* ACTIVITY: Produce the records below again, word for word, but stop after the line that contains "metal | share".

* SUPPLIED DATA:
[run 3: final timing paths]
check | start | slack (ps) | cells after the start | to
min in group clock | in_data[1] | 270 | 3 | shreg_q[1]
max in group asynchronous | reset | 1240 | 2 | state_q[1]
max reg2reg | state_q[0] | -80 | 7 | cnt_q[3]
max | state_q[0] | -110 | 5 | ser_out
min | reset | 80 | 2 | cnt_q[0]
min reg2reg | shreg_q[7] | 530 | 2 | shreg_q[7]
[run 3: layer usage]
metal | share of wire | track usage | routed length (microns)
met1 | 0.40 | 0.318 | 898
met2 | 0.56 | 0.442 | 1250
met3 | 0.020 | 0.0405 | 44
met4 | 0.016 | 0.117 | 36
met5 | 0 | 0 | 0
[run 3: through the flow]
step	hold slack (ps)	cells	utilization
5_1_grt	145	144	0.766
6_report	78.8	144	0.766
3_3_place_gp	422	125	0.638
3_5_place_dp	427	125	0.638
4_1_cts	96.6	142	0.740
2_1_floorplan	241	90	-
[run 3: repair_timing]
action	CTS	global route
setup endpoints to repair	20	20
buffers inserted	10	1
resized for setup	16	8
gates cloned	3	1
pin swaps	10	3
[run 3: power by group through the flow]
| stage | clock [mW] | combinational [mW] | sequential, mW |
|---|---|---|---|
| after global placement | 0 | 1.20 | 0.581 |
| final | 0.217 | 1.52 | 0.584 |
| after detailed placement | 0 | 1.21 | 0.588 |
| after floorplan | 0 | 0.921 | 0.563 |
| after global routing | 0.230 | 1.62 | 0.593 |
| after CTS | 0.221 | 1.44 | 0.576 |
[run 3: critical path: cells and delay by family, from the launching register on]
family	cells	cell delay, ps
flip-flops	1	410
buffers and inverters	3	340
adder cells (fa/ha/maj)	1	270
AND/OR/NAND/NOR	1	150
**src/rtl/mem_stage_if.sv**
```systemverilog
// rtl/mem_stage_if.sv - EXE->MEM payload, data-SRAM response, flush and MEM->WB/decode signals
interface mem_stage_if;
    logic        es_to_ms_valid;
    logic        ms_allowin;
    logic [31:0] es_pc;
    logic [4:0]  es_dest;
    logic        es_gr_we;
    logic        es_mem_req;
    logic [2:0]  es_ld_op;
    logic [1:0]  es_addr_lo;
    logic [31:0] es_result;
    logic        es_excp;
    logic [15:0] es_excp_num;
    logic        data_sram_data_ok;
    logic [31:0] data_sram_rdata;
    logic        excp_flush;
    logic        ertn_flush;
    logic        ws_allowin;
    logic        ms_to_ws_valid;
    logic [31:0] ms_pc;
    logic [4:0]  ms_dest;
    logic        ms_gr_we;
    logic [31:0] ms_final_result;
    logic        ms_excp;
    logic [15:0] ms_excp_num;
    logic        ms_ex;
    logic        ms_fwd_valid;
    logic [4:0]  ms_fwd_dest;
    logic [31:0] ms_fwd_data;
    logic        ms_fwd_busy;

    modport slave (
        input  es_to_ms_valid, es_pc, es_dest, es_gr_we, es_mem_req, es_ld_op,
               es_addr_lo, es_result, es_excp, es_excp_num,
               data_sram_data_ok, data_sram_rdata, excp_flush, ertn_flush, ws_allowin,
        output ms_allowin, ms_to_ws_valid, ms_pc, ms_dest, ms_gr_we, ms_final_result,
               ms_excp, ms_excp_num, ms_ex, ms_fwd_valid, ms_fwd_dest, ms_fwd_data,
               ms_fwd_busy
    );

    modport master (
        output es_to_ms_valid, es_pc, es_dest, es_gr_we, es_mem_req, es_ld_op,
               es_addr_lo, es_result, es_excp, es_excp_num,
               data_sram_data_ok, data_sram_rdata, excp_flush, ertn_flush, ws_allowin,
        input  ms_allowin, ms_to_ws_valid, ms_pc, ms_dest, ms_gr_we, ms_final_result,
               ms_excp, ms_excp_num, ms_ex, ms_fwd_valid, ms_fwd_dest, ms_fwd_data,
               ms_fwd_busy
    );
endinterface

```
**src/rtl/mem_stage.sv**
```systemverilog
// rtl/mem_stage.sv - pipeline MEM stage: waits for data-SRAM response, buffers, extends loads
module mem_stage #(
    parameter int DISCARD_W = 2
) (
    input  logic        clk,
    input  logic        resetn,
    mem_stage_if.slave  bus
);
    typedef enum logic [1:0] {S_EMPTY, S_PASS, S_WAIT, S_HOLD} state_t;

    state_t               r_state;
    state_t               w_state_nxt;
    logic [DISCARD_W-1:0] r_discard;
    logic [DISCARD_W-1:0] w_discard_nxt;

    logic [31:0] r_pc;
    logic [4:0]  r_dest;
    logic        r_gr_we;
    logic [2:0]  r_ld_op;
    logic [1:0]  r_addr_lo;
    logic [31:0] r_result;
    logic        r_excp;
    logic [15:0] r_excp_num;
    logic [31:0] r_rdata_buf;

    logic        w_flush;
    logic        w_valid;
    logic        w_ready_go;
    logic        w_allowin;
    logic        w_latch;
    logic        w_deliver;
    logic        w_capture;
    logic        w_disc_inc;
    logic        w_disc_dec;
    logic [31:0] w_ld_src;
    logic [31:0] w_shifted;
    logic [31:0] w_final;

    assign w_flush   = bus.excp_flush | bus.ertn_flush;
    assign w_valid   = (r_state != S_EMPTY);
    assign w_deliver = (r_state == S_WAIT) && bus.data_sram_data_ok && (r_discard == '0);

    always_comb begin
        w_ready_go = 1'b0;
        case (r_state)
            S_PASS, S_HOLD: w_ready_go = 1'b1;
            S_WAIT:         w_ready_go = w_deliver;
            default:        w_ready_go = 1'b0;
        endcase
    end

    assign w_allowin = !w_valid || (w_ready_go && bus.ws_allowin) || w_flush;
    assign w_latch   = bus.es_to_ms_valid && w_allowin;

    always_ff @(posedge clk or negedge resetn) begin
        if (!resetn) begin
            r_state   <= S_EMPTY;
            r_discard <= '0;
        end else begin
            r_state   <= w_state_nxt;
            r_discard <= w_discard_nxt;
        end
    end

    // A new payload wins over flush/handoff; a response that writeback cannot take yet is parked.
    always_comb begin
        w_state_nxt = r_state;
        w_capture   = 1'b0;
        if (w_latch) begin
            w_state_nxt = (bus.es_mem_req && !bus.es_excp) ? S_WAIT : S_PASS;
        end else if (w_flush || (w_ready_go && bus.ws_allowin)) begin
            w_state_nxt = S_EMPTY;
        end else if (w_deliver) begin
            w_state_nxt = S_HOLD;
            w_capture   = 1'b1;
        end
    end

    // Responses owed to flushed accesses are counted so they never reach a younger load.
    assign w_disc_inc = w_flush && (r_state == S_WAIT) && !w_deliver;
    assign w_disc_dec = bus.data_sram_data_ok && (r_discard != '0);

    always_comb begin
        w_discard_nxt = r_discard;
        if (w_disc_inc && !w_disc_dec) begin
            if (!(&r_discard))
                w_discard_nxt = r_discard + 1'b1;
        end else if (w_disc_dec && !w_disc_inc) begin
            w_discard_nxt = r_discard - 1'b1;
        end
    end

    always_ff @(posedge clk or negedge resetn) begin
        if (!resetn) begin
            r_pc        <= '0;
            r_dest      <= '0;
            r_gr_we     <= 1'b0;
            r_ld_op     <= '0;
            r_addr_lo   <= '0;
            r_result    <= '0;
            r_excp      <= 1'b0;
            r_excp_num  <= '0;
            r_rdata_buf <= '0;
        end else begin
            if (w_latch) begin
                r_pc       <= bus.es_pc;
                r_dest     <= bus.es_dest;
                r_gr_we    <= bus.es_gr_we;
                r_ld_op    <= bus.es_ld_op;
                r_addr_lo  <= bus.es_addr_lo;
                r_result   <= bus.es_result;
                r_excp     <= bus.es_excp;
                r_excp_num <= bus.es_excp_num;
            end
            if (w_capture)
                r_rdata_buf <= bus.data_sram_rdata;
        end
    end

    assign w_ld_src  = (r_state == S_HOLD) ? r_rdata_buf : bus.data_sram_rdata;
    assign w_shifted = w_ld_src >> {r_addr_lo, 3'b000};

    always_comb begin
        w_final = r_result;
        case (r_ld_op)
            3'b001:  w_final = {{24{w_shifted[7]}}, w_shifted[7:0]};
            3'b101:  w_final = {24'h0, w_shifted[7:0]};
            3'b010:  w_final = {{16{w_shifted[15]}}, w_shifted[15:0]};
            3'b110:  w_final = {16'h0, w_shifted[15:0]};
            3'b011:  w_final = w_ld_src;
            default: w_final = r_result;
        endcase
    end

    assign bus.ms_allowin      = w_allowin;
    assign bus.ms_to_ws_valid  = w_valid && w_ready_go && !w_flush;
    assign bus.ms_pc           = r_pc;
    assign bus.ms_dest         = r_dest;
    assign bus.ms_gr_we        = r_gr_we;
    assign bus.ms_final_result = w_final;
    assign bus.ms_excp         = r_excp;
    assign bus.ms_excp_num     = r_excp_num;
    assign bus.ms_ex           = w_valid && r_excp;
    assign bus.ms_fwd_valid    = w_valid && r_gr_we && (r_dest != 5'd0);
    assign bus.ms_fwd_dest     = r_dest;
    assign bus.ms_fwd_data     = w_final;
    assign bus.ms_fwd_busy     = w_valid && (r_state == S_WAIT) && (r_ld_op != 3'b000);
endmodule

```
**src/flat_wrapper.sv**
```systemverilog
// flat-port wrapper written by rule: the top's interface ports become plain ports
module mem_stage_flat 
#(
    parameter int DISCARD_W = 2
)
  (clk, resetn, bus_es_to_ms_valid, bus_es_pc, bus_es_dest, bus_es_gr_we, bus_es_mem_req, bus_es_ld_op, bus_es_addr_lo, bus_es_result, bus_es_excp, bus_es_excp_num, bus_data_sram_data_ok, bus_data_sram_rdata, bus_excp_flush, bus_ertn_flush, bus_ws_allowin, bus_ms_allowin, bus_ms_to_ws_valid, bus_ms_pc, bus_ms_dest, bus_ms_gr_we, bus_ms_final_result, bus_ms_excp, bus_ms_excp_num, bus_ms_ex, bus_ms_fwd_valid, bus_ms_fwd_dest, bus_ms_fwd_data, bus_ms_fwd_busy);
  mem_stage_if bus_i ();
  input  logic clk;
  input  logic resetn;
  input wire logic [$bits(bus_i.es_to_ms_valid)-1:0] bus_es_to_ms_valid;
  input wire logic [$bits(bus_i.es_pc)-1:0] bus_es_pc;
  input wire logic [$bits(bus_i.es_dest)-1:0] bus_es_dest;
  input wire logic [$bits(bus_i.es_gr_we)-1:0] bus_es_gr_we;
  input wire logic [$bits(bus_i.es_mem_req)-1:0] bus_es_mem_req;
  input wire logic [$bits(bus_i.es_ld_op)-1:0] bus_es_ld_op;
  input wire logic [$bits(bus_i.es_addr_lo)-1:0] bus_es_addr_lo;
  input wire logic [$bits(bus_i.es_result)-1:0] bus_es_result;
  input wire logic [$bits(bus_i.es_excp)-1:0] bus_es_excp;
  input wire logic [$bits(bus_i.es_excp_num)-1:0] bus_es_excp_num;
  input wire logic [$bits(bus_i.data_sram_data_ok)-1:0] bus_data_sram_data_ok;
  input wire logic [$bits(bus_i.data_sram_rdata)-1:0] bus_data_sram_rdata;
  input wire logic [$bits(bus_i.excp_flush)-1:0] bus_excp_flush;
  input wire logic [$bits(bus_i.ertn_flush)-1:0] bus_ertn_flush;
  input wire logic [$bits(bus_i.ws_allowin)-1:0] bus_ws_allowin;
  output wire logic [$bits(bus_i.ms_allowin)-1:0] bus_ms_allowin;
  output wire logic [$bits(bus_i.ms_to_ws_valid)-1:0] bus_ms_to_ws_valid;
  output wire logic [$bits(bus_i.ms_pc)-1:0] bus_ms_pc;
  output wire logic [$bits(bus_i.ms_dest)-1:0] bus_ms_dest;
  output wire logic [$bits(bus_i.ms_gr_we)-1:0] bus_ms_gr_we;
  output wire logic [$bits(bus_i.ms_final_result)-1:0] bus_ms_final_result;
  output wire logic [$bits(bus_i.ms_excp)-1:0] bus_ms_excp;
  output wire logic [$bits(bus_i.ms_excp_num)-1:0] bus_ms_excp_num;
  output wire logic [$bits(bus_i.ms_ex)-1:0] bus_ms_ex;
  output wire logic [$bits(bus_i.ms_fwd_valid)-1:0] bus_ms_fwd_valid;
  output wire logic [$bits(bus_i.ms_fwd_dest)-1:0] bus_ms_fwd_dest;
  output wire logic [$bits(bus_i.ms_fwd_data)-1:0] bus_ms_fwd_data;
  output wire logic [$bits(bus_i.ms_fwd_busy)-1:0] bus_ms_fwd_busy;
  assign bus_i.es_to_ms_valid = bus_es_to_ms_valid;
  assign bus_i.es_pc = bus_es_pc;
  assign bus_i.es_dest = bus_es_dest;
  assign bus_i.es_gr_we = bus_es_gr_we;
  assign bus_i.es_mem_req = bus_es_mem_req;
  assign bus_i.es_ld_op = bus_es_ld_op;
  assign bus_i.es_addr_lo = bus_es_addr_lo;
  assign bus_i.es_result = bus_es_result;
  assign bus_i.es_excp = bus_es_excp;
  assign bus_i.es_excp_num = bus_es_excp_num;
  assign bus_i.data_sram_data_ok = bus_data_sram_data_ok;
  assign bus_i.data_sram_rdata = bus_data_sram_rdata;
  assign bus_i.excp_flush = bus_excp_flush;
  assign bus_i.ertn_flush = bus_ertn_flush;
  assign bus_i.ws_allowin = bus_ws_allowin;
  assign bus_ms_allowin = bus_i.ms_allowin;
  assign bus_ms_to_ws_valid = bus_i.ms_to_ws_valid;
  assign bus_ms_pc = bus_i.ms_pc;
  assign bus_ms_dest = bus_i.ms_dest;
  assign bus_ms_gr_we = bus_i.ms_gr_we;
  assign bus_ms_final_result = bus_i.ms_final_result;
  assign bus_ms_excp = bus_i.ms_excp;
  assign bus_ms_excp_num = bus_i.ms_excp_num;
  assign bus_ms_ex = bus_i.ms_ex;
  assign bus_ms_fwd_valid = bus_i.ms_fwd_valid;
  assign bus_ms_fwd_dest = bus_i.ms_fwd_dest;
  assign bus_ms_fwd_data = bus_i.ms_fwd_data;
  assign bus_ms_fwd_busy = bus_i.ms_fwd_busy;
  mem_stage #(.DISCARD_W(DISCARD_W)) u_core (.clk(clk), .resetn(resetn), .bus(bus_i));
endmodule
```
**config.mk**
```make
export PLATFORM = sky130hd
export DESIGN_NAME = mem_stage_flat
export DESIGN_NICKNAME = d
export VERILOG_FILES = /design/src/rtl/mem_stage_if.sv /design/src/rtl/mem_stage.sv /design/src/flat_wrapper.sv
export SDC_FILE = /design/constraint.sdc
export NUM_CORES = 1
export LEC_CHECK = 0
export CAP_MARGIN = 15
export CELL_PAD_IN_SITES_DETAIL_PLACEMENT = 1
export CELL_PAD_IN_SITES_GLOBAL_PLACEMENT = 1
export CORE_MARGIN = 2
export CORE_UTILIZATION = 38
export CTS_BUF_LIST = sky130_fd_sc_hd__clkbuf_4 sky130_fd_sc_hd__clkbuf_8
export DETAILED_ROUTE_END_ITERATION = 8
export PLACE_DENSITY_LB_ADDON = 0.05
export SLEW_MARGIN = 20
export SYNTH_ARGS = -nofsm -noshare
export SYNTH_HDL_FRONTEND = slang
export SYNTH_SLANG_ARGS = --single-unit
```
**constraint.sdc**
```tcl
create_clock -name clk -period 4.25 [get_ports clk]
set_input_delay 0.425 -clock clk [delete_from_list [all_inputs] [get_ports clk]]
set_output_delay 0.425 -clock clk [all_outputs]
set_load 0.01 [all_outputs]
```
==> out/qor.csv <==
metric;value;unit
drc_errors;0;
r2r_cells;6;
multi_input_comb_area;2990;µm²
ys_seq_area_frac;0.480;
synth_async_sr_flop_share;1.00;
avgViaCountPerCell;5.38;
die_width;137;µm
gp_congestion;0.841;
skew;0.0139;ns
synth-xor-area-share;0;
syn_area_per_cell;12.3;µm²
crit_required;3.83;ns
grt_pass1_wl;33900;µm
core;17200;µm²
port_buffers;260;
yosysWarnings;0;
detailed_place_hpwl;16400;µm
cts_buffer_depth;2;
fin_crit_sh;0.885;
synthCells;544;
grt_use_total;0.242;
synth_area_leader_cell;dfrtp_1;
ys.flop_type;dfrtp_1;
final_nets;892;
dieHeight;137;µm
synthAdderAreaFrac;0;
worstSetupEndpointType;output port;
muxShareOfSynthArea;0.278;
via_count;5375;
htreeDepth;4;
critPathKind;flop to output port;
synth_common_cells;mux2_2, dfrtp_1, buf_4;
cts_resized;0;
setup_tns;0;ns
worst_pin_slew;1.01;ns
max_freq;266;MHz
cts_root_buffer;clkbuf_8;
detailedPlace.worstSlack;0.790;ns
synth_cell_type_count;43;
grt_overflow_total;0;
drtIter0Drc;245;
ys_seq_elements;128;
r2r_setup_slack;1.97;ns
stdcell_area;9640;µm²
clkTransAtPathRegs;0.09;ns
final_max_slew_viol_count;0;
synth_compound_area_frac;0.115;
grt_pass1_vias;5913;
synth.net_count;676;
total_power;4.12;mW
ctsHoldBuffers;0;
synth_top_cells_by_area;dfrtp_1, mux2_2, buf_4;
timing.rr.start;u_core.r_discard[0];
p_leak;4.12;nW
ant_nets;0;
power_density;427;nW/µm²
setup_viol;0;
numCtsBuffers;17;
slew_headroom;0.327;
grt_max_degree;104;
cp_max_fo;18;
area_delta_synth_final;44.5;%
hold_viol;0;
cts_tree;built;
r2r_end;u_core.r_result[10];
final-seq-area;3200;µm²
wirelength;22000;µm
antenna_found_initial;1;
vdd_drop_max;0.000245;V
hp-class;input port to asynchronous set/reset pin;
synth_top_family_by_area;multiplexers;
start_util;0.387;
drive_gt1_frac;0.255;
clock_sinks;128;
critPathLaunchType;flop;
worst_slack;0.488;ns
clock_latency;0.45;ns
synth_top_area_frac;0.480;
timing.max_cap.violations;0;
min_period;3.76;ns
wire_per_inst;22.0;µm
worstPathArrival;3.34;ns
synth_area;6670;µm²
dieArea;18600;µm²
rsz0062_at_grt;no;
row_count;48;
drt_pass1_iterations;6;
synth_edf_count;0;
synthSimpleGateAreaFrac;0.0544;
ioPinCount;261;
synth_most_common_cell;mux2_2;
post_dp_cell_area;9190;µm²
post_cts_buffers;0;
nFillCells;1766;
status;complete, no violations;
[metal layers]
layer  track usage  vias to the layer above  routed length [µm]
met3         0.105                       15                2160
met2         0.401                      215               10900
met4        0.0619                        0                 172
met5             0                        -                   0
met1         0.289                     2740                8810
li1              -                     2405                   -
[stage by stage]
stage | instances | util | hold slack, ns
2_1_floorplan | 544 | - | 0.129
3_3_place_gp | 966 | 0.533 | 0.484
3_5_place_dp | 966 | 0.533 | 0.492
4_1_cts | 998 | 0.559 | 0.130
5_1_grt | 998 | 0.559 | 0.137
6_report | 999 | 0.559 | 0.0661
[power by group]
group	internal, mW	leakage [nW]	switching (mW)
combinational	0.825	2.34	0.616
sequential	1.37	1.56	0.115
clock	0.655	0.218	0.533
[cell families (layout without fill, tap and decap cells)]
family	count (synthesis)	count (layout)
flops	128	128
buf+inv	78	307
simple gates	67	67
other cells	0	1
mux	164	164
compound gates	107	107
[worst max-delay path, stage by stage (launching register included)]
cell and delay, ns:
dfrtp_1 0.40, nand2_2 0.38, buf_4 0.27, mux2_2 0.24, o22ai_1 0.09, a2111oi_0 0.72
a221o_1 0.25, clkdlybuf4s50_1 0.55
[worst max path at each step]
stage	startpoint	to	slack [ns]	depth (start not counted)
6_report	u_core.r_state[1]	bus_ms_final_result[4]	0.49	7
5_1_grt	u_core.r_state[1]	bus_ms_final_result[4]	0.33	7
4_1_cts	u_core.r_state[1]	bus_ms_final_result[4]	0.47	7
3_5_place_dp	bus_data_sram_rdata[7]	bus_ms_final_result[15]	0.79	7
3_3_place_gp	bus_data_sram_rdata[7]	bus_ms_final_result[15]	0.83	7
2_1_floorplan	u_core.r_state[1]	bus_ms_fwd_data[6]	1.73	7
[cells in the final DEF, fill, tap and decap left out, types with 3 or more instances in the layout]
| cell | synthesis | routed |
|---|---|---|
| o21bai_1 | 8 | 8 |
| nor2b_1 | 15 | 14 |
| a2111oi_0 | 4 | 4 |
| inv_1 | 3 | 3 |
| o21ai_0 | 6 | 6 |
| and3_1 | 4 | 4 |
| clkbuf_8 | 0 | 17 |
| clkdlybuf4s50_1 | 0 | 259 |
| a211oi_1 | 3 | 3 |
| nand2_1 | 13 | 12 |
| dfrtp_1 | 128 | 128 |
| nor3_1 | 4 | 4 |
| nor2_1 | 13 | 13 |
| mux4_2 | 3 | 3 |
| mux2_2 | 140 | 140 |
| buf_4 | 39 | 11 |
| bufinv_16 | 0 | 4 |
| mux2i_1 | 21 | 21 |
| nand2b_1 | 8 | 8 |
| o22ai_1 | 12 | 12 |
| a221o_1 | 7 | 7 |
| a222oi_1 | 7 | 7 |
| inv_6 | 0 | 5 |
| a21oi_1 | 32 | 32 |
| o22a_1 | 17 | 17 |
[sequential cells by signal (all words and copies together), names as in the netlist]
| register | cells |
|---|---|
| u_core.bus.ms_dest | 5 |
| u_core.bus.ms_excp | 1 |
| u_core.bus.ms_excp_num | 16 |
| u_core.bus.ms_gr_we | 1 |
| u_core.bus.ms_pc | 32 |
| u_core.r_addr_lo | 2 |
| u_core.r_discard | 2 |
| u_core.r_ld_op | 3 |
| u_core.r_rdata_buf | 32 |
| u_core.r_result | 32 |
| u_core.r_state | 2 |
[area by class of cell]
cell class,instances,area share
inverter,3,0.00117
timing repair buffer,272,0.281
sequential,128,0.332
multi-input combinational,338,0.310
clock inverter,14,0.0209
clock buffer,18,0.0251
antenna,1,0.000260
tap,225,0.0292
Note: power is estimated with default switching activity, not from simulation.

* EXERCISE ANSWER:
[run 3: final timing paths]
check | start | slack (ps) | cells after the start | to
min in group clock | in_data[1] | 270 | 3 | shreg_q[1]
max in group asynchronous | reset | 1240 | 2 | state_q[1]
max reg2reg | state_q[0] | -80 | 7 | cnt_q[3]
max | state_q[0] | -110 | 5 | ser_out
min | reset | 80 | 2 | cnt_q[0]
min reg2reg | shreg_q[7] | 530 | 2 | shreg_q[7]
[run 3: layer usage]
metal | share of wire | track usage | routed length (microns)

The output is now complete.